Segment Open
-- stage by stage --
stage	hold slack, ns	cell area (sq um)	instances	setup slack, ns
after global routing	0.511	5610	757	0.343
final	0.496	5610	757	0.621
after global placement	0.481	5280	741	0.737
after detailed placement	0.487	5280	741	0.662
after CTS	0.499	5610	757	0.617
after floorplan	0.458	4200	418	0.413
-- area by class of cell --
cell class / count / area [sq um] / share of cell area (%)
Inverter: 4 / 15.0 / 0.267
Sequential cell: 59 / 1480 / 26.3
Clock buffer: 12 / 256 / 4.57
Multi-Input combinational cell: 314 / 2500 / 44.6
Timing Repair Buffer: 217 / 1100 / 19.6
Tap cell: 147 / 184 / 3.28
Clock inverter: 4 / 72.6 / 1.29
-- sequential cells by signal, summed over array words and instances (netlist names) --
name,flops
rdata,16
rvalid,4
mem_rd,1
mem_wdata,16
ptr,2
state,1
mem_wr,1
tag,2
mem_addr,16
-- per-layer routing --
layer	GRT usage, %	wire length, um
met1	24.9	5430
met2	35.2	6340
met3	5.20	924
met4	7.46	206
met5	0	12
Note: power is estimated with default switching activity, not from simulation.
--- config.mk ---
export PLATFORM = sky130hd
export DESIGN_NAME = mdi_sift_reader
export DESIGN_NICKNAME = d
export VERILOG_FILES = /design/src/rtl/mdi_sift_reader.sv
export SDC_FILE = /design/constraint.sdc
export NUM_CORES = 1
export LEC_CHECK = 0
export CAP_MARGIN = 20
export CORE_MARGIN = 2
export CORE_UTILIZATION = 45
export DETAILED_ROUTE_END_ITERATION = 7
export PLACE_DENSITY_LB_ADDON = 0.1
export SYNTH_ARGS = -nofsm -noshare
export SYNTH_HDL_FRONTEND = slang
export SYNTH_SLANG_ARGS = --single-unit
--- constraint.sdc ---
create_clock -name clk -period 4 [get_ports clk]
set_input_delay 0.8 -clock clk [delete_from_list [all_inputs] [get_ports clk]]
set_output_delay 0.8 -clock clk [all_outputs]
set_load 0.05 [all_outputs]
==> src/rtl/updown_target_ctrl.sv <==
// updown_target_ctrl: steps an up/down counter toward a requested target (macro UPDOWN_SHORTEST_PATH_EN selects modular shortest-path direction)
module updown_target_ctrl #(
  parameter int W          = 2,
  parameter int SETTLE_CYC = 2,
  parameter int MAX_STEPS  = 7
) (
  input  logic         clk,
  input  logic         rst,
  input  logic         req_valid,
  output logic         req_ready,
  input  logic [W-1:0] req_target,
  input  logic [W-1:0] q_in,
  output logic         t,
  output logic         up,
  output logic         busy,
  output logic         done,
  output logic         err_timeout
);
  typedef enum logic [2:0] {IDLE, CHECK, PULSE, WAIT, DONE} state_t;
  state_t state_q, state_d;
  logic [W-1:0] tgt_q, tgt_d;
  logic [7:0] step_q, step_d;
  logic [3:0] settle_q, settle_d;
  logic t_d, up_q, up_d, busy_d, done_d, err_q, err_d;
  logic dir;
`ifdef UPDOWN_SHORTEST_PATH_EN
  logic [W-1:0] d_up, d_dn;
  assign d_up = tgt_q - q_in;
  assign d_dn = q_in - tgt_q;
  assign dir  = d_up <= d_dn;
`else
  assign dir = tgt_q > q_in;
`endif
  assign req_ready   = (state_q == IDLE) && !rst;
  assign up          = up_q;
  assign err_timeout = err_q;
  // next state, latched request data and registered output values
  always_comb begin
    state_d  = state_q;
    tgt_d    = tgt_q;
    step_d   = step_q;
    settle_d = settle_q;
    up_d     = up_q;
    err_d    = 1'b0;
    case (state_q)
      IDLE: if (req_valid && req_ready) begin
        tgt_d   = req_target;
        step_d  = '0;
        state_d = CHECK;
      end
      CHECK: if (q_in == tgt_q) state_d = DONE;
        else if (step_q == 8'(MAX_STEPS)) begin
          state_d = DONE;
          err_d   = 1'b1;
        end else begin
          up_d    = dir;
          state_d = PULSE;
        end
      PULSE: begin
        step_d   = step_q + 8'd1;
        settle_d = 4'(SETTLE_CYC);
        state_d  = WAIT;
      end
      WAIT: begin
        settle_d = settle_q - 4'd1;
        state_d  = settle_q == 4'd1 ? CHECK : WAIT;
      end
      default: state_d = IDLE;
    endcase
    t_d    = state_d == PULSE;
    busy_d = state_d inside {CHECK, PULSE, WAIT};
    done_d = state_d == DONE;
  end
  // state and output registers
  always_ff @(posedge clk) begin
    if (rst) begin
      state_q  <= IDLE;
      tgt_q    <= '0;
      step_q   <= '0;
      settle_q <= '0;
      t        <= 1'b0;
      up_q     <= 1'b0;
      busy     <= 1'b0;
      done     <= 1'b0;
      err_q    <= 1'b0;
    end else begin
      state_q  <= state_d;
      tgt_q    <= tgt_d;
      step_q   <= step_d;
      settle_q <= settle_d;
      t        <= t_d;
      up_q     <= up_d;
      busy     <= busy_d;
      done     <= done_d;
      err_q    <= err_d;
    end
  end
endmodule

==> config.mk <==
export PLATFORM = sky130hd
export DESIGN_NAME = updown_target_ctrl
export DESIGN_NICKNAME = d
export VERILOG_FILES = /design/src/rtl/updown_target_ctrl.sv
export SDC_FILE = /design/constraint.sdc
export NUM_CORES = 1
export LEC_CHECK = 0
export ABC_AREA = 1
export CAP_MARGIN = 20
export CORE_MARGIN = 2
export CORE_UTILIZATION = 45
export DETAILED_ROUTE_END_ITERATION = 6
export GPL_TIMING_DRIVEN = 0
export HOLD_SLACK_MARGIN = 0.02
export PLACE_DENSITY_LB_ADDON = 0.15
export RECOVER_POWER = 100
export REMOVE_ABC_BUFFERS = 1
export SLEW_MARGIN = 25
export SYNTH_ARGS = -nofsm -noshare
export SYNTH_HDL_FRONTEND = slang
export SYNTH_SLANG_ARGS = --single-unit
==> constraint.sdc <==
create_clock -name clk -period 1.35 [get_ports clk]
set_input_delay 0.27 -clock clk [delete_from_list [all_inputs] [get_ports clk]]
set_output_delay 0.27 -clock clk [all_outputs]
set_load 0.02 [all_outputs]
* Word level (Yosys, flattened, before mapping)
Index checks and enable logic that the tools add are counted.
** Operators by class
- Reductions and logical operators :: 11
- Muxes and demuxes :: 9
- Add/sub/neg operators :: 2
- Bitwise gates (word level) :: 3
- Eq/ne operators :: 11
- Order comparisons :: 1
** Operator list (count)
- 8-bit one-hot mux with 2 select lines :: 1
- 3-bit by 2-bit equality test with 1-bit output (second input constant) :: 4
- 3-bit one-hot mux with 4 select lines :: 1
- 3-bit 2-to-1 mux :: 3
- 8-bit by 1-bit adder with 8-bit output (second input constant) :: 1
- 8-bit by 3-bit equality test with 1-bit output (second input constant) :: 1
- 8-bit 2-to-1 mux :: 1
- 4-bit one-hot mux with 2 select lines :: 1
- 3-bit by 1-bit equality test with 1-bit output (second input constant) :: 2
- 4-bit by 1-bit equality test with 1-bit output (second input constant) :: 1
- 2-bit AND reduction :: 2
- 2-bit nonzero test :: 2
- 4-bit by 1-bit subtractor with 4-bit output (second input constant) :: 1
- 3-bit equality test (second input constant) :: 1
- 3-bit logical NOT :: 1
- 1-bit NOT :: 3
- 3-bit AND reduction :: 1
- 3-bit nonzero test :: 1
- 3-bit OR reduction :: 1
- 2-bit equality test :: 1
- 2-bit > comparator :: 1
- 1-bit logical AND :: 2
- 2-bit 2-to-1 mux :: 1
- 2-bit by 1-bit != test with 1-bit output (second input constant) :: 1
- 2 further kinds :: 2
** Storage, ports and cells
- Input port bits :: 7
- Output and inout port bits :: 6
- Register bits :: 22
- Word-level logic and storage cells :: 46

* Longest topological paths before layout
- Word-level depth :: 7
- Gate-level depth with buffers :: 8
- Mapped depth without buffers :: 8

* Worst setup path before layout
No wires, ideal clock.
- Path type :: register to register
- Start :: register step_q[0]
- End :: register busy
- Stages on the path, launching flop included :: 9
- Data arrival time :: 1.028 ns
- Data required time :: 1.241 ns
- Path buffers :: 0
- Path slack :: 0.213 ns
- Library setup time :: 0.109 ns
- Clock period less this slack :: 1.137 ns
- Path through :: dfxtp_1 -> ha_1 -> nand2_1 -> nor2_1 -> nand2_2 -> nand3_2 -> nand3_1 -> nand2_1 -> inv_1
** Between the ends
- Longest elaborated chain between the ends :: 6
- Elaborated cells between the ends (all ways) :: 8
- Classes of those cells :: eq/ne: 4; mux: 3; reduce/logical: 1
** Ends and longest elaborated chain
- start, declared :: line 22 : logic [7:0] step_q, step_d;
- start signal, assigned :: line 89 : step_q <= step_d;
- 8-bit by 3-bit equality test with 1-bit output * :: line 52 : else if (step_q == 8'(MAX_STEPS)) begin
- 3-bit 2-to-1 mux * :: line 52
- 3-bit 2-to-1 mux * :: line 51 : CHECK: if (q_in == tgt_q) state_d = DONE;
- 3-bit one-hot mux with 4 select lines * :: line 45 : case (state_q)
- 3-bit by 1-bit equality test with 1-bit output or 3-bit by 2-bit equality test with 1-bit output (tied branches) :: line 71 : busy_d = state_d inside {CHECK, PULSE, WAIT};
- 3-bit nonzero test * :: line 71
- end signal, assigned :: line 93 : busy <= busy_d;
- end, declared :: line 15 : output logic busy,
Every way passes the cells marked *; elsewhere a longest branch is shown, timed or not.
A chain may end at the register's enable or synchronous reset.

* Worst setup path after layout
- Start :: register state_q[0]
- End :: output port req_ready
** Between the ends
- Longest elaborated chain between the ends :: 2
** Ends and longest elaborated chain
- start, declared :: line 20 : state_t state_q, state_d;
- start signal, assigned :: line 87 : state_q <= state_d;
- 3-bit logical NOT :: line 34 : assign req_ready = (state_q == IDLE) && !rst;
- 1-bit logical AND :: line 34
- end, declared :: line 10 : output logic req_ready,
No other way between the ends.

==> impl_metrics.env <==
export IMPL_timing_critical_path_slowest_stage_cell="sky130_fd_sc_hd__dfxtp_2"
export IMPL_startpoint_type="flip-flop"
export IMPL_htree_levels=1
export IMPL_setup_violations_final=0
export IMPL_cts_inserted_buffers=3
export IMPL_critical_path_cell_chain="nor2_4, nand2_1, inv_1, buf_6"
export IMPL_tritoncts="yes"
export IMPL_grt_max_degree=14
export IMPL_synth_cell_area_um2=1080
export IMPL_die_area_um2=2820
export IMPL_placed_cell_area_um2=1220
export IMPL_cp_slowest_stage_delay_ns=0.36
export IMPL_synth_seq_cells=22
export IMPL_fmax_ghz=0.760
export IMPL_wirelength_um=1960
export IMPL_finalSetupTns_ns=0
export IMPL_synthToLayoutAreaGrowth_pct=20.3
export IMPL_worstSetupPathType="flip-flop to output pin"
export IMPL_avgViaCountPerCell=4.87
export IMPL_iter_0_drt_violations=12
export IMPL_critical_path_max_fanout=3
export IMPL_routabilityCongestion=0.801
export IMPL_dpl_hpwl_um=1530
export IMPL_synth_top_cell_area_share_pct=40.6
export IMPL_power_leakage_uw=0.000539
export IMPL_row_count=17
export IMPL_crit_arrival_ns=1.05
export IMPL_layout_drive_gt1_share_pct=18.2
export IMPL_finalCritPeriodShare_pct=97.4
export IMPL_postCtsHoldBufs=0
export IMPL_gr_usage_all_layers_pct=17.3
export IMPL_fin_crit_ns=1.32
export IMPL_run_status="completed"
export IMPL_num_antenna_cells=0
export IMPL_vias=911
export IMPL_design_portCount=13
export IMPL_synth_area_top_cells="sky130_fd_sc_hd__dfxtp_1 (41%), sky130_fd_sc_hd__nand2_1 (10%), sky130_fd_sc_hd__a21oi_1 (6.9%)"
export IMPL_clock_latency_at_the_later_pin_of_the_worst_skew_pair_ns=0.30
export IMPL_synth_top_area_cell="sky130_fd_sc_hd__dfxtp_1"
export IMPL_floorplan_initialDensity_pct=48.1
export IMPL_dpl_worst_slack_ns=-0.711
export IMPL_yosys_warnings=0
export IMPL_ys_flop_type="sky130_fd_sc_hd__dfxtp_1"
export IMPL_drcViolationCount=0
export IMPL_min_path_type="primary input to flip-flop"
export IMPL_die_w_um=53.1
export IMPL_clock_sink_count=22
export IMPL_firstDrtPassIters=4
export IMPL_die_height_um=53.1
export IMPL_final_max_slew_violation_count=0
export IMPL_yosys_cell_types_count=26
export IMPL_yosysMostFrequentCell="sky130_fd_sc_hd__nand2_1"
export IMPL_setup_worst_path_end_class="output pin"
export IMPL_max_cap_viol_count=0
export IMPL_asyncSetResetFlopFracSynth_pct=0
export IMPL_ant_nets=0
export IMPL_coreArea_um2=2250
export IMPL_cp_data_required_time_ns=1.08
export IMPL_global_route_overflow_total=0
export IMPL_gate_count_post_synth=143
export IMPL_measured_slew_at_the_worst_slew_check_pin_ns=0.380
export IMPL_num_nets_final=172
export IMPL_finish_instance_area_um2=1310
export IMPL_port_buffers=12
export IMPL_clock_tree_root_cell="sky130_fd_sc_hd__clkbuf_4"
export IMPL_antenna_found_initial=0
export IMPL_cts_max_path_buffers=2
export IMPL_hold_viol_final=0
export IMPL_vdd_drop_max_v=0.000826
export IMPL_grt_first_pass_wirelength_um=3560
export IMPL_max_slew_margin_pct=74.6
export IMPL_syn_avg_cell_area_um2=7.59
export IMPL_yosysSeqAreaShare_pct=40.6
export IMPL_synth_enable_flop_cells=0
export IMPL_first_global_vias=878
export IMPL_timing_clock_skew_ns=0.00408
export IMPL_setup_ws_ns=0.0347
export IMPL_netlist_top_cells_count="sky130_fd_sc_hd__nand2_1 (29), sky130_fd_sc_hd__dfxtp_1 (22), sky130_fd_sc_hd__inv_1 (18), sky130_fd_sc_hd__a21oi_1 (15)"
export IMPL_clk_transition_reported_paths_ns=0.12
export IMPL_route_detailed_wl_per_inst_um=10.5
export IMPL_power_density_nw_per_um2=1110
export IMPL_dp_cells=181
export IMPL_final_instance_count_excl_fill=187
export IMPL_unrepaired_setup_endpoints_after_global_routing="yes"
final cells by class:
cell class,count,area (um2)
Fill cell,237,950
Sequential cell,22,445
Inverter,22,88.8
Timing Repair Buffer,14,129
Clock inverter,1,30.0
Clock buffer,3,22.5
Tap cell,28,35.0
Multi-Input combinational cell,97,554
Segment Closed
Your task is to retype the entries verbatim, starting with the line that holds "- 3-bit by 1-bit equality test with 1-bit output or" and stopping after the line that holds "- start signal, assigned :: line 87".

- 3-bit by 1-bit equality test with 1-bit output or 3-bit by 2-bit equality test with 1-bit output (tied branches) :: line 71 : busy_d = state_d inside {CHECK, PULSE, WAIT};
- 3-bit nonzero test * :: line 71
- end signal, assigned :: line 93 : busy <= busy_d;
- end, declared :: line 15 : output logic busy,
Every way passes the cells marked *; elsewhere a longest branch is shown, timed or not.
A chain may end at the register's enable or synchronous reset.

* Worst setup path after layout
- Start :: register state_q[0]
- End :: output port req_ready
** Between the ends
- Longest elaborated chain between the ends :: 2
** Ends and longest elaborated chain
- start, declared :: line 20 : state_t state_q, state_d;
- start signal, assigned :: line 87 : state_q <= state_d;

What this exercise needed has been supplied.